Mary Brunkow, Fred Ramsdell, and Dr Shimon Sakaguchi won the Nobel Prize in medicine for discovering how the immune system controls T-reg cells, ensuring peripheral immune tolerance. Their work has advanced understanding of autoimmune diseases and how the Foxp3 gene regulates immune system balance
Dr Shimon Sakaguchi
Mary E Brunkow, Fred Ramsdell, and Dr Shimon Sakaguchi won the Nobel Prize in medicine on Monday for their discoveries concerning peripheral immune tolerance. Brunkow, 64, is a senior program manager at the Institute for Systems Biology in Seattle. Ramsdell, 64, is a scientific adviser for Sonoma Biotherapeutics in San Francisco. Sakaguchi, 74, is a distinguished professor at the Immunology Frontier Research Centre at Osaka University in Japan.

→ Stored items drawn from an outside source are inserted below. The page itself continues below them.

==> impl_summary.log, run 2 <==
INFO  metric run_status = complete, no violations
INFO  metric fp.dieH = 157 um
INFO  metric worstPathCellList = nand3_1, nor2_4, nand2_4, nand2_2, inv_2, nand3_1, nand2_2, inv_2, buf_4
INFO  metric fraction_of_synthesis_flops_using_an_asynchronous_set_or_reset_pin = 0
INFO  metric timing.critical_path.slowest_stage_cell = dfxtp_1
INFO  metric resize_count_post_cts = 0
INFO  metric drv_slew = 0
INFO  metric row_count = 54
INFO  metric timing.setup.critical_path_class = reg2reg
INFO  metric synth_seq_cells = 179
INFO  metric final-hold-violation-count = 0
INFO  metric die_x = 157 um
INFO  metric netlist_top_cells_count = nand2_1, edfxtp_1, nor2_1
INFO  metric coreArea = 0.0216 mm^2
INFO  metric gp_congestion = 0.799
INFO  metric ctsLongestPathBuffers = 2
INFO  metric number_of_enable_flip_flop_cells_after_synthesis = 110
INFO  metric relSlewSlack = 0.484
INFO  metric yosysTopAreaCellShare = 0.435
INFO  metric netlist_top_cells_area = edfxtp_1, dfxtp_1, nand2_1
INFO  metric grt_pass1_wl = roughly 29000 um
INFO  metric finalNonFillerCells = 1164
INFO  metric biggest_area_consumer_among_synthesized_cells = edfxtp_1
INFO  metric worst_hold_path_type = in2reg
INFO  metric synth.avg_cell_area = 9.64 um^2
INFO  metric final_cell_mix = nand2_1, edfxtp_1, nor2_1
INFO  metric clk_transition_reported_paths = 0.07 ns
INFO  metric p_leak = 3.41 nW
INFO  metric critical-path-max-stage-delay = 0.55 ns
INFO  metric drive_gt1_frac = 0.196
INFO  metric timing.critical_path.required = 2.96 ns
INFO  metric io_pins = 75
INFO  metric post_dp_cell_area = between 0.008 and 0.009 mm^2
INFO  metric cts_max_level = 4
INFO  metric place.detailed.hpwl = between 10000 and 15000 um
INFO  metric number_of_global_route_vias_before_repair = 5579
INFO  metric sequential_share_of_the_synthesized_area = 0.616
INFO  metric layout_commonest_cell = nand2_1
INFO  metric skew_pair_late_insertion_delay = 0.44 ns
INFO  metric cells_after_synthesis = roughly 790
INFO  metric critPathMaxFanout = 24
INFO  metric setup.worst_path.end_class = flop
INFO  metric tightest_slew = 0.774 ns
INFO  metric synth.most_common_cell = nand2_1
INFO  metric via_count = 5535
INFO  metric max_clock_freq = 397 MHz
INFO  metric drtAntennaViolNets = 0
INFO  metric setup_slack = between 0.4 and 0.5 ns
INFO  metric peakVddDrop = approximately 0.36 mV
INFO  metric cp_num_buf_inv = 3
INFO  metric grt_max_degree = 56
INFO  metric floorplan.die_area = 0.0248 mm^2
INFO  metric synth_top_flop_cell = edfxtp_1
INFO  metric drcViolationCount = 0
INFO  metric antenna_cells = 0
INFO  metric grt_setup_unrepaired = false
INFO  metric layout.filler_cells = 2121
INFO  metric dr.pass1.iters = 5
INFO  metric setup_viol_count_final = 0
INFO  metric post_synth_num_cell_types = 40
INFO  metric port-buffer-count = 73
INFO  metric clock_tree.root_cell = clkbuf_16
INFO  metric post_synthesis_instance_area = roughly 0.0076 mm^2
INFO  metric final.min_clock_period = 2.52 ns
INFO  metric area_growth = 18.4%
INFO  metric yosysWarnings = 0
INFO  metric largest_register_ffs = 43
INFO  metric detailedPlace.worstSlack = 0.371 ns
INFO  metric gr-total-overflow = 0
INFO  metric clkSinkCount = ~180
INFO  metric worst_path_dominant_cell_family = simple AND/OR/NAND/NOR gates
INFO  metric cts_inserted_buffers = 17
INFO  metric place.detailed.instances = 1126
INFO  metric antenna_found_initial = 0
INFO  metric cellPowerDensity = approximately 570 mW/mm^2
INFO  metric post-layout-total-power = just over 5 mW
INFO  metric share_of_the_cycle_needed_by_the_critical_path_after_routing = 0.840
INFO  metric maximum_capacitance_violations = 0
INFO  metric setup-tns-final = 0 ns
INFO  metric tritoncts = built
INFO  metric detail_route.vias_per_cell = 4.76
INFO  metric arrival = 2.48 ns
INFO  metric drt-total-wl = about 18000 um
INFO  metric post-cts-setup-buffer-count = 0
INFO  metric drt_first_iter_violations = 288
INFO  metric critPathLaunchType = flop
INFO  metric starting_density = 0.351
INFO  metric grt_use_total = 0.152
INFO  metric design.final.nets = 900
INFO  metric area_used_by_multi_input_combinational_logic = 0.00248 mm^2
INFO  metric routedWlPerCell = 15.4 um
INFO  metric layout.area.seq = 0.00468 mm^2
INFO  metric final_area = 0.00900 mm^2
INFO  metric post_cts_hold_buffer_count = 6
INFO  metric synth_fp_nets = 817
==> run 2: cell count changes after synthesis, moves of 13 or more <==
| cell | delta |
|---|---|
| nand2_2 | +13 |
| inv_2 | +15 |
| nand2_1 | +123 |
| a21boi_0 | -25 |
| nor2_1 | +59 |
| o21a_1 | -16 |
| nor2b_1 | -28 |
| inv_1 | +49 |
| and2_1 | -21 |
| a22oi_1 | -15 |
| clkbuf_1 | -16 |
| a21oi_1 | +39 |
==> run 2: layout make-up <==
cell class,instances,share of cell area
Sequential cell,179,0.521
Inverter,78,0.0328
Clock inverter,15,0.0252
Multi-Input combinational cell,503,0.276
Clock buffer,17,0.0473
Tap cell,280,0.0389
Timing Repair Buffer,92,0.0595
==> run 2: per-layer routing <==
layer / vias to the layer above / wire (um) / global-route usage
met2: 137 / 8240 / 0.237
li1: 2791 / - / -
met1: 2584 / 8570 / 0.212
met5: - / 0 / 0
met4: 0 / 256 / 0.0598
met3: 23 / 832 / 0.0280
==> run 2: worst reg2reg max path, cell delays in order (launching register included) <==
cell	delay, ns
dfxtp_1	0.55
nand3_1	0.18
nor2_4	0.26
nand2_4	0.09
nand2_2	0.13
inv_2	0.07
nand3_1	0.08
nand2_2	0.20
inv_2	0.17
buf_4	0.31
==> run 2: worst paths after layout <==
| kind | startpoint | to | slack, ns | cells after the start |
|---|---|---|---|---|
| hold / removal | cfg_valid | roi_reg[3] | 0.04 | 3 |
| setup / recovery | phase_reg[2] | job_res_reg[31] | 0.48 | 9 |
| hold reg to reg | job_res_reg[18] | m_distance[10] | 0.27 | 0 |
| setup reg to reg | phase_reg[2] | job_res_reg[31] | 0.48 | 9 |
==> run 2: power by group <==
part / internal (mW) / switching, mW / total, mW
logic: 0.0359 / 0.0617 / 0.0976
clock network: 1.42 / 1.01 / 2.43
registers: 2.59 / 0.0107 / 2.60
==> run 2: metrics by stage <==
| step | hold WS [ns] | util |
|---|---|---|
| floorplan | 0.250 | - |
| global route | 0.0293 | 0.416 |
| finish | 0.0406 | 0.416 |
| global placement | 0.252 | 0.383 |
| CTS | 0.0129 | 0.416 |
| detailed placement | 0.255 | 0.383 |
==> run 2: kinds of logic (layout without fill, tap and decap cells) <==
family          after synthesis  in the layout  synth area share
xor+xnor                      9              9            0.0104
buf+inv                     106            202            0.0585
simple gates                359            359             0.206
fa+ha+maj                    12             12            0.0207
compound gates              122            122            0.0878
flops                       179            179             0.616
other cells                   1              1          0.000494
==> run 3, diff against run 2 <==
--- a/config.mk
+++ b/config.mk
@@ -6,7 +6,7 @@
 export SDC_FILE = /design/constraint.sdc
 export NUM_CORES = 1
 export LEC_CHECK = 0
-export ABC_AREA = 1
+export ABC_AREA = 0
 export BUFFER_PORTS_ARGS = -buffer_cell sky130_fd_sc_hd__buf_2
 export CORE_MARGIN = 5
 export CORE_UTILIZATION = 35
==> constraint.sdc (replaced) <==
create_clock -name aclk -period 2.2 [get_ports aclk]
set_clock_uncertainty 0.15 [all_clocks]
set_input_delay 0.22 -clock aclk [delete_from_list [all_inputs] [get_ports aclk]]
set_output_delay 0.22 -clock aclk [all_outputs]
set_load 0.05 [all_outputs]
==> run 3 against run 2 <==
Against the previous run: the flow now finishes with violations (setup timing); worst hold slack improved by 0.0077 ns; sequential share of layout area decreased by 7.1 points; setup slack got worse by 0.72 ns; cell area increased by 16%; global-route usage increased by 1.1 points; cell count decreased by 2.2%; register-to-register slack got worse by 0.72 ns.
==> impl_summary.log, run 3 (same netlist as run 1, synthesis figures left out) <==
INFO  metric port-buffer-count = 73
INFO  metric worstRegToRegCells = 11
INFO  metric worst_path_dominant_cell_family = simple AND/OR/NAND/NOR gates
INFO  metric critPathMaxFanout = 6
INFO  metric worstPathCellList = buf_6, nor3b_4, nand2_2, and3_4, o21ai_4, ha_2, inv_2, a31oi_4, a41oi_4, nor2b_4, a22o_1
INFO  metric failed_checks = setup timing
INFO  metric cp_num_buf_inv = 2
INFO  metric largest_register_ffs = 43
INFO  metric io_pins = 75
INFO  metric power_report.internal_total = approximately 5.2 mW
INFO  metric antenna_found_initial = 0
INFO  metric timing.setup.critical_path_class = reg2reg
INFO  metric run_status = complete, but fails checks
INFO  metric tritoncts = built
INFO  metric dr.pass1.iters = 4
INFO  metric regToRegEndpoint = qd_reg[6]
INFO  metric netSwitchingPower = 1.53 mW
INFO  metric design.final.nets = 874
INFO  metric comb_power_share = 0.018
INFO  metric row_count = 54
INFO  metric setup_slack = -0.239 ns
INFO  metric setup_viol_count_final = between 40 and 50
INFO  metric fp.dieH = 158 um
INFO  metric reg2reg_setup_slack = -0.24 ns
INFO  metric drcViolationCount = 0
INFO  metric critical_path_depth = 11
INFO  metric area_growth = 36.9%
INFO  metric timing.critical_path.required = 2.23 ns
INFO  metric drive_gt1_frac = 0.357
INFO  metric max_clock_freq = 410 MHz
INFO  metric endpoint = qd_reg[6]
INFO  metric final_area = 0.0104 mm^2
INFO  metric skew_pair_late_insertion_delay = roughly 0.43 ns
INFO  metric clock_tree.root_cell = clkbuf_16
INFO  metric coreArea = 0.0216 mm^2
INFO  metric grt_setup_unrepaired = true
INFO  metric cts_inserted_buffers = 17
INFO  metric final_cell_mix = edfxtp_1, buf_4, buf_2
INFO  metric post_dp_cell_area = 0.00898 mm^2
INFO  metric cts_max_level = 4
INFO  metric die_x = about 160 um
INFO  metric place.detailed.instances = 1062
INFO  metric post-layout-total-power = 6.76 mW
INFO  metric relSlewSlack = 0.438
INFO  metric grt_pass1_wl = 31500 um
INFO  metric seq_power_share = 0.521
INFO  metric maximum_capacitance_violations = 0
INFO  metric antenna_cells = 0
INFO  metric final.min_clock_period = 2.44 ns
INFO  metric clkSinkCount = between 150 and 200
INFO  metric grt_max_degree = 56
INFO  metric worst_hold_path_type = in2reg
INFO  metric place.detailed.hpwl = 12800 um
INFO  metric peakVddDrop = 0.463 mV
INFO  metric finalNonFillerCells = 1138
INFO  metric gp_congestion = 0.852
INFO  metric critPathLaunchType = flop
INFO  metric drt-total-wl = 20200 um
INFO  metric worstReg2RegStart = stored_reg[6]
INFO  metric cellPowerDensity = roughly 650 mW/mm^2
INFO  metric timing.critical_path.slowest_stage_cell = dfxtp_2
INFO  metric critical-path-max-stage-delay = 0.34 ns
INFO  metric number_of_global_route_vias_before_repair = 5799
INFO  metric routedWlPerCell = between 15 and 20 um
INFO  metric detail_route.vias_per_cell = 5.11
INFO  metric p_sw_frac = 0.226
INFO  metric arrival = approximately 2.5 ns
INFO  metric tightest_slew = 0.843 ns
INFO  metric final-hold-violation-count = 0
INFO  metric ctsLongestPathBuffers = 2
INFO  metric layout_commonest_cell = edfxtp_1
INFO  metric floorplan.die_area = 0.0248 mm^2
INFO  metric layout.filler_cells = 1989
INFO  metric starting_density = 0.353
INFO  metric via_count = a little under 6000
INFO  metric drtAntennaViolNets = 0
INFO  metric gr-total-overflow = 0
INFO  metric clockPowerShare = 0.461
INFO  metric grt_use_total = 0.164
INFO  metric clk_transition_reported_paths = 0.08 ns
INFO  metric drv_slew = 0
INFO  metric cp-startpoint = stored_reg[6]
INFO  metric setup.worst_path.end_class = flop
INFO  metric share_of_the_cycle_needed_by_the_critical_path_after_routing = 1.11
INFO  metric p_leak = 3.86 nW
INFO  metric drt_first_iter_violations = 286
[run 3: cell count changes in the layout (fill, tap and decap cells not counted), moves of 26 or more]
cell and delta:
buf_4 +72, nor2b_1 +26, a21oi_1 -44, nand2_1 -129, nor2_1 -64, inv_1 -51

The immune system has systems to detect and fight viruses. Key immune warriors, such as T cells, get trained on how to spot bad actors. If some instead go awry in a way that might trigger autoimmune diseases, they’re supposed to be eliminated in the thymus, a process called central tolerance. The Nobel winners unravelled an additional way the body keeps the system in check.
It started with Sakaguchi’s discovery in 1995 of a previously unknown T cell subtype now known as regulatory T cells or T-regs. Then, in 2001, Brunkow and Ramsdell discovered a culprit mutation in a gene named Foxp3, a gene that also plays a role in a rare human autoimmune disease. Two years later, Sakaguchi linked the discoveries to show that the Foxp3 gene controls the development of those T-regs.